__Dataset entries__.
-.-.-

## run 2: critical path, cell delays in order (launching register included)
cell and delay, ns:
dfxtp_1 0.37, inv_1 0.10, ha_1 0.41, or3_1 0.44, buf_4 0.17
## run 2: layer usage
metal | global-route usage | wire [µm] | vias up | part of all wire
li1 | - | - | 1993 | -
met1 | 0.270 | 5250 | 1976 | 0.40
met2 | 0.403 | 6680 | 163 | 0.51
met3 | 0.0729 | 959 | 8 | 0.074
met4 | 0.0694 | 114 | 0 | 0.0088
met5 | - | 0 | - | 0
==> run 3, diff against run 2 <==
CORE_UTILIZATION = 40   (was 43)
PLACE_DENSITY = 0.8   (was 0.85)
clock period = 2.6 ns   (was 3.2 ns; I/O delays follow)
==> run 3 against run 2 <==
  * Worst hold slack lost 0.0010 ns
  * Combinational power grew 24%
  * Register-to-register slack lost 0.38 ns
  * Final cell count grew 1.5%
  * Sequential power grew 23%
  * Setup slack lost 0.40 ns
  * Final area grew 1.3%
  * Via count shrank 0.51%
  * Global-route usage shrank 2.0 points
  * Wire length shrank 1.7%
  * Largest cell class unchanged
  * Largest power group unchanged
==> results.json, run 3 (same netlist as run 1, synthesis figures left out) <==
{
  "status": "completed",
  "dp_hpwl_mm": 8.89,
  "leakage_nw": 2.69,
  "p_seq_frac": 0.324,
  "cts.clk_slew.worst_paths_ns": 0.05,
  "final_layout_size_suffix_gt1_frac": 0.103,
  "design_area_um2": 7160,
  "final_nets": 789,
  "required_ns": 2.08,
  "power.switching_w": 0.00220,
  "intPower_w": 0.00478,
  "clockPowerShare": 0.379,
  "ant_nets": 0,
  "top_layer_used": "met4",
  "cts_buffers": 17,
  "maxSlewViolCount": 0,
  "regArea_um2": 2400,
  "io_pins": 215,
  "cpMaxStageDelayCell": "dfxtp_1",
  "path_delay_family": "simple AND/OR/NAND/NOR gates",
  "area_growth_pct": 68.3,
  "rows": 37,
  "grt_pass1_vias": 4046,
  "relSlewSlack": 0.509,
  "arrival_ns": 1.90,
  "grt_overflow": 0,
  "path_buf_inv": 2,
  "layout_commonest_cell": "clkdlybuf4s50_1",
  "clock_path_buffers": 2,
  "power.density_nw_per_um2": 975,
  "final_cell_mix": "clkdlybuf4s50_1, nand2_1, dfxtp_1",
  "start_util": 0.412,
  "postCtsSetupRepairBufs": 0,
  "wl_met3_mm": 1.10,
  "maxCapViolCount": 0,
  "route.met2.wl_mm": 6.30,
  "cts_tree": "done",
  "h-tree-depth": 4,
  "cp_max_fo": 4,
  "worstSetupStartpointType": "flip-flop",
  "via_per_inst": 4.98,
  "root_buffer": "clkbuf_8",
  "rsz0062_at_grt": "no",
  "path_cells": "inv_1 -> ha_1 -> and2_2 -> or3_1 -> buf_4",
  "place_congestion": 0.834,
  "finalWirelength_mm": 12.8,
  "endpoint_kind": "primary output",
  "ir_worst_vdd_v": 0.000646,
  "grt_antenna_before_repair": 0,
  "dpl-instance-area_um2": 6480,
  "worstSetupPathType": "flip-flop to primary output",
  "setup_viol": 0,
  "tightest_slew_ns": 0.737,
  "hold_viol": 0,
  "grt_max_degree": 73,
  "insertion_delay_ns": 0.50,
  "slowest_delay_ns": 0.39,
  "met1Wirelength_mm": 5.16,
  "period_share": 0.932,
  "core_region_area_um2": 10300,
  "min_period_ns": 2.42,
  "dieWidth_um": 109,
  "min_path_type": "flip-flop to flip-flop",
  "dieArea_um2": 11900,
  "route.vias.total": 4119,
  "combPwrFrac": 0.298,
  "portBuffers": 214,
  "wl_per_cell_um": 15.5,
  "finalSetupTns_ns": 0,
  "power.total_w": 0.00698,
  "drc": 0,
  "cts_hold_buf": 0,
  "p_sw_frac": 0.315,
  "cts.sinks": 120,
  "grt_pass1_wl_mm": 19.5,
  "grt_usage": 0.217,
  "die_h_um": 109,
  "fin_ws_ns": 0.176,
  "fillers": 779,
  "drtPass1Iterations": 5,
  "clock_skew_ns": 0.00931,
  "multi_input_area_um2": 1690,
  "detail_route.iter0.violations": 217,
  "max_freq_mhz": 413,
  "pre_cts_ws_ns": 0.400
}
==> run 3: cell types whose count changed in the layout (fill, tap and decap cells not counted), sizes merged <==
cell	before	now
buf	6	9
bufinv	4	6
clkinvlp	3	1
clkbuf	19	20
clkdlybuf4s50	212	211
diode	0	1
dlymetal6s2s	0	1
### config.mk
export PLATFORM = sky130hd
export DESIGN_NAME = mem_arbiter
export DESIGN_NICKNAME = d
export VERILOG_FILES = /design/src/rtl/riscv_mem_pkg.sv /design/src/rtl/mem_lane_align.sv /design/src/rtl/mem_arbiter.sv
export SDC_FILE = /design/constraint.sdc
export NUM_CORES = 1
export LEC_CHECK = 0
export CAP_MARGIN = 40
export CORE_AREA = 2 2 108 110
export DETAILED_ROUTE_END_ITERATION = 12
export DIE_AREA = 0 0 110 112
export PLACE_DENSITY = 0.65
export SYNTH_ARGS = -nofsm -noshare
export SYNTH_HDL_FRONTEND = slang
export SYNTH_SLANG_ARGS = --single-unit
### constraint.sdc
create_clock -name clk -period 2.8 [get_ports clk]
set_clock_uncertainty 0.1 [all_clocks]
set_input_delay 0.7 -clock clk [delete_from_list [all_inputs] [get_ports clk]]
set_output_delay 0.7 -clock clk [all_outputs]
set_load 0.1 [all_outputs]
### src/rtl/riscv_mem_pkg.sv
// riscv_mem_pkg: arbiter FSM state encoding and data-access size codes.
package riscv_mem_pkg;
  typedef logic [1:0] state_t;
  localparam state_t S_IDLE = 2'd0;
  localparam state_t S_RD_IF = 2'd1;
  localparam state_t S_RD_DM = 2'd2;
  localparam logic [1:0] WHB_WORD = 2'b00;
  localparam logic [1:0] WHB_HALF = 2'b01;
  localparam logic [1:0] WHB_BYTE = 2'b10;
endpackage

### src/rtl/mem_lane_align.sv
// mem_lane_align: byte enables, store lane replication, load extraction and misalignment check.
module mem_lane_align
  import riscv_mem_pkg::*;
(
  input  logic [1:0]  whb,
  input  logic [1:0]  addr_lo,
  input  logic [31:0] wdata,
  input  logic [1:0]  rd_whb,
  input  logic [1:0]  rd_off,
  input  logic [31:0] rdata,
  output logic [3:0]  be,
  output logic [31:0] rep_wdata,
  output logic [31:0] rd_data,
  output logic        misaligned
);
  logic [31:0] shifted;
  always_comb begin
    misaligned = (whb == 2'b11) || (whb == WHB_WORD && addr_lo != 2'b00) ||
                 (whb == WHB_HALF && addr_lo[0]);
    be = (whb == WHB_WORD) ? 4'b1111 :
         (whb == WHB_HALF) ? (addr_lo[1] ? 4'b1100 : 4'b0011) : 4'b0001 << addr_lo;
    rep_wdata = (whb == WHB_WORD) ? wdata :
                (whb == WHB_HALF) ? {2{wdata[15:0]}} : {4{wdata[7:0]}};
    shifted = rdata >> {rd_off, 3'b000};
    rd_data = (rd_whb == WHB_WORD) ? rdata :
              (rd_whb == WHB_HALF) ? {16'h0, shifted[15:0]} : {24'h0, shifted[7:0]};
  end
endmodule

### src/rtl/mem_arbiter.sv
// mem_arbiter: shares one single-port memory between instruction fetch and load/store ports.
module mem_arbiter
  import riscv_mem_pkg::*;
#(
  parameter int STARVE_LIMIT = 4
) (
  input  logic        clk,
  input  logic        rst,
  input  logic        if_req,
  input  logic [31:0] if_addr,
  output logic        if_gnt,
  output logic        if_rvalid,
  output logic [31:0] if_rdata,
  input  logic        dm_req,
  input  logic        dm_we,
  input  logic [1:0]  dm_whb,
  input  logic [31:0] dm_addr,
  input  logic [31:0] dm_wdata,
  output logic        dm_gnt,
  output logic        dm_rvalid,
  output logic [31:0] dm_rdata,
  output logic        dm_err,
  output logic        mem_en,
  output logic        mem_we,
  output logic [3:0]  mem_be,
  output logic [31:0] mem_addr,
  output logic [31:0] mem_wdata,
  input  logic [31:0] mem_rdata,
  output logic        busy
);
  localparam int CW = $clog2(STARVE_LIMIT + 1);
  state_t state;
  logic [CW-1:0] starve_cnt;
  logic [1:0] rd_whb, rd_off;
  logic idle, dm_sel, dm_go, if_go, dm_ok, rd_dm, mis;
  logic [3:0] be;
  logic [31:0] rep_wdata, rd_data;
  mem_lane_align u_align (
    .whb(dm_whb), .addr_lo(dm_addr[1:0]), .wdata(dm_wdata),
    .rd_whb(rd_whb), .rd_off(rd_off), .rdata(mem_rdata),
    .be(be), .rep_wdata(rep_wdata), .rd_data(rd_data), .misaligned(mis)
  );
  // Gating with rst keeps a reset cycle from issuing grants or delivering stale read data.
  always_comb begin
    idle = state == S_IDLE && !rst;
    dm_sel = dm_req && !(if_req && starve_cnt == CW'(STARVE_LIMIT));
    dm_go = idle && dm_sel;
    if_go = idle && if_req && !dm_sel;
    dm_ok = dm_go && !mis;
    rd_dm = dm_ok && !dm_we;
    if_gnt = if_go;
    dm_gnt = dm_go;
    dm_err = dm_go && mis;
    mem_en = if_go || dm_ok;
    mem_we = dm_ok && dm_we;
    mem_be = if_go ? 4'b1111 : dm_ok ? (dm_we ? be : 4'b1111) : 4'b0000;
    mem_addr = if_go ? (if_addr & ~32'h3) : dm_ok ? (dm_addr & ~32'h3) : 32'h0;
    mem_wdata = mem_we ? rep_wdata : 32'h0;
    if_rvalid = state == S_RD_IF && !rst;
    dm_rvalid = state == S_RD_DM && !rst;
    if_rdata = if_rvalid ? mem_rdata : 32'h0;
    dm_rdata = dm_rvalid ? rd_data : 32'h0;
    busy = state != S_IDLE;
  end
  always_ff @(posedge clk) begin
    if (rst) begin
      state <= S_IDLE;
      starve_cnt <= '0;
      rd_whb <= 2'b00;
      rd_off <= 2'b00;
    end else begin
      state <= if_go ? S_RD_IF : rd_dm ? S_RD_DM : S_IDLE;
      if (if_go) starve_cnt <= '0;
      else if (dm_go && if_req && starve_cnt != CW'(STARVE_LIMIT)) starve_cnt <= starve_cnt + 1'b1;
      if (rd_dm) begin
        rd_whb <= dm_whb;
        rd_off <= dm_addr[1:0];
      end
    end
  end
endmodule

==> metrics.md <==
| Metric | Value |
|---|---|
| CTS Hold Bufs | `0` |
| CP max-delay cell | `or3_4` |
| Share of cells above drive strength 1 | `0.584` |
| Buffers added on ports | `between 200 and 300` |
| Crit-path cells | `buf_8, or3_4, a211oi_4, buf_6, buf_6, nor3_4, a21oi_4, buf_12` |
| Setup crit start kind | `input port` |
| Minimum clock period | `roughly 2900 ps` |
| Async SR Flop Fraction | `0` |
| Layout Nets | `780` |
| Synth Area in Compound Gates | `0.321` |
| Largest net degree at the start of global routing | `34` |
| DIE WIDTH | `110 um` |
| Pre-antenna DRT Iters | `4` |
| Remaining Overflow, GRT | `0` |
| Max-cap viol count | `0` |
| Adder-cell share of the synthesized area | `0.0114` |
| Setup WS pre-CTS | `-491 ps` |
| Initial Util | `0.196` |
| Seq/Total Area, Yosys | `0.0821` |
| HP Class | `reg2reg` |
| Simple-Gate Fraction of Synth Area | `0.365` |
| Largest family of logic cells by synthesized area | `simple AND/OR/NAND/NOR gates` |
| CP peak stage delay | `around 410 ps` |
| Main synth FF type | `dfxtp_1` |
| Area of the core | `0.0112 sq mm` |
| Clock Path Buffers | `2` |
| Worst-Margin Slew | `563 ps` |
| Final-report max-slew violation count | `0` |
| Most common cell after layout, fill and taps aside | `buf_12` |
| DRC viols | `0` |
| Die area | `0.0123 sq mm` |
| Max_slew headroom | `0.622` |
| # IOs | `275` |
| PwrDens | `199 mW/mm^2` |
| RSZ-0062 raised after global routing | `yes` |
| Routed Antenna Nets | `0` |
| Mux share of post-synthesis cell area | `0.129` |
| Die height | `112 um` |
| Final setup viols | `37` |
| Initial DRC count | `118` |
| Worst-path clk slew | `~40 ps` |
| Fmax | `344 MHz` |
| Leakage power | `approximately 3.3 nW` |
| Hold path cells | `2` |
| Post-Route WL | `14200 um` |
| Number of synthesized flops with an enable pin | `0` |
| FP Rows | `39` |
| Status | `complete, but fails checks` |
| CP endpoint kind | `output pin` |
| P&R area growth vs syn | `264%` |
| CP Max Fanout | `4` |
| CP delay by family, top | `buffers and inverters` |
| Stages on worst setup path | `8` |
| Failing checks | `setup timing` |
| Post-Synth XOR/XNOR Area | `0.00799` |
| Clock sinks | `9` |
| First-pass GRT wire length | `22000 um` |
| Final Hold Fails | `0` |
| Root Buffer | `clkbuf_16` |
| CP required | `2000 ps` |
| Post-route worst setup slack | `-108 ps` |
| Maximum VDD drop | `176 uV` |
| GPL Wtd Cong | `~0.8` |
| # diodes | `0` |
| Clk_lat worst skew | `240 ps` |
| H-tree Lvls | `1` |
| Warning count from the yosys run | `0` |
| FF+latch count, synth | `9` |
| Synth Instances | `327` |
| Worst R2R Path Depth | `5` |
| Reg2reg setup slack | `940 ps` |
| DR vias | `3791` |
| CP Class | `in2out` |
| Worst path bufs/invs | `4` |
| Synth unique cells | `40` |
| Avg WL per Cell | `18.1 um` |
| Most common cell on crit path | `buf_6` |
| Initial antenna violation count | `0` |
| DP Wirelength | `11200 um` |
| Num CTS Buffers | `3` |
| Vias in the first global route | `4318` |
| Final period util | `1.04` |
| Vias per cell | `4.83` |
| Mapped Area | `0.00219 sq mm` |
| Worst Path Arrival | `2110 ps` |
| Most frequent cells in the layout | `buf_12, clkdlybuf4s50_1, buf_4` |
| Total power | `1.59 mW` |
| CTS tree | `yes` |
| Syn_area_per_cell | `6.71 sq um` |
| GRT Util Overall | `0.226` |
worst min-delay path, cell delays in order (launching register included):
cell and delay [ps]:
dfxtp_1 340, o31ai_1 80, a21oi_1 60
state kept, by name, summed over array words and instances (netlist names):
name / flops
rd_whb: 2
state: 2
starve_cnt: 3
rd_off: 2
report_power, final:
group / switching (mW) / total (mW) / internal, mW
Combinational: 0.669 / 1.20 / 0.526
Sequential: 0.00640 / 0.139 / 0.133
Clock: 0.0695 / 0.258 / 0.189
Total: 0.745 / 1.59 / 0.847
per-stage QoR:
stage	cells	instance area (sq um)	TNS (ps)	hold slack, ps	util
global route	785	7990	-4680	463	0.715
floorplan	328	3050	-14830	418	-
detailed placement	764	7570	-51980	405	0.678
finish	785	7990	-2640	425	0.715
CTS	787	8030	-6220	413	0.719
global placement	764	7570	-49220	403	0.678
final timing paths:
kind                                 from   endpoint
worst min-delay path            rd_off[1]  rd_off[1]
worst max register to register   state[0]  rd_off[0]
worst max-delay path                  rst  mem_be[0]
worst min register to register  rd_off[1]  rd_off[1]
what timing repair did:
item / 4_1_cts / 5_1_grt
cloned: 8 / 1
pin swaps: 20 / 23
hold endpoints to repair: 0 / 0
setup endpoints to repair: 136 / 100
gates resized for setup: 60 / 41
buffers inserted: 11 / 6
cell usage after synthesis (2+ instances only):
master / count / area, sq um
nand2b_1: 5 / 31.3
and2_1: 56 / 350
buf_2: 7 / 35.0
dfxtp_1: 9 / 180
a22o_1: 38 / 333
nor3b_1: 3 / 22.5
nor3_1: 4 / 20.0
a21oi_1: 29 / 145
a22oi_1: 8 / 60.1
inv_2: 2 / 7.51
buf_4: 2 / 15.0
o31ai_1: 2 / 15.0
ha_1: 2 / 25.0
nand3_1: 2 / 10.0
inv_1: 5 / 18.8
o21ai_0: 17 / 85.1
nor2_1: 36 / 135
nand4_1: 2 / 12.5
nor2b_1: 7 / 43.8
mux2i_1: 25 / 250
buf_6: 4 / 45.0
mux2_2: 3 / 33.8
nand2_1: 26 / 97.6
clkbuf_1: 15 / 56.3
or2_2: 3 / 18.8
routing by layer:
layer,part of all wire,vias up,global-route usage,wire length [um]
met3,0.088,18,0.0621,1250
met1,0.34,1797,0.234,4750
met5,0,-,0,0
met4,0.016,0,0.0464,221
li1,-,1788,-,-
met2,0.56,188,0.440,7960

-.-.-

__Task goal__.
Check each line of the records for the word "grew" and extract those that contain it.

__Response below__.
  * Combinational power grew 24%
  * Final cell count grew 1.5%
  * Sequential power grew 23%
  * Final area grew 1.3%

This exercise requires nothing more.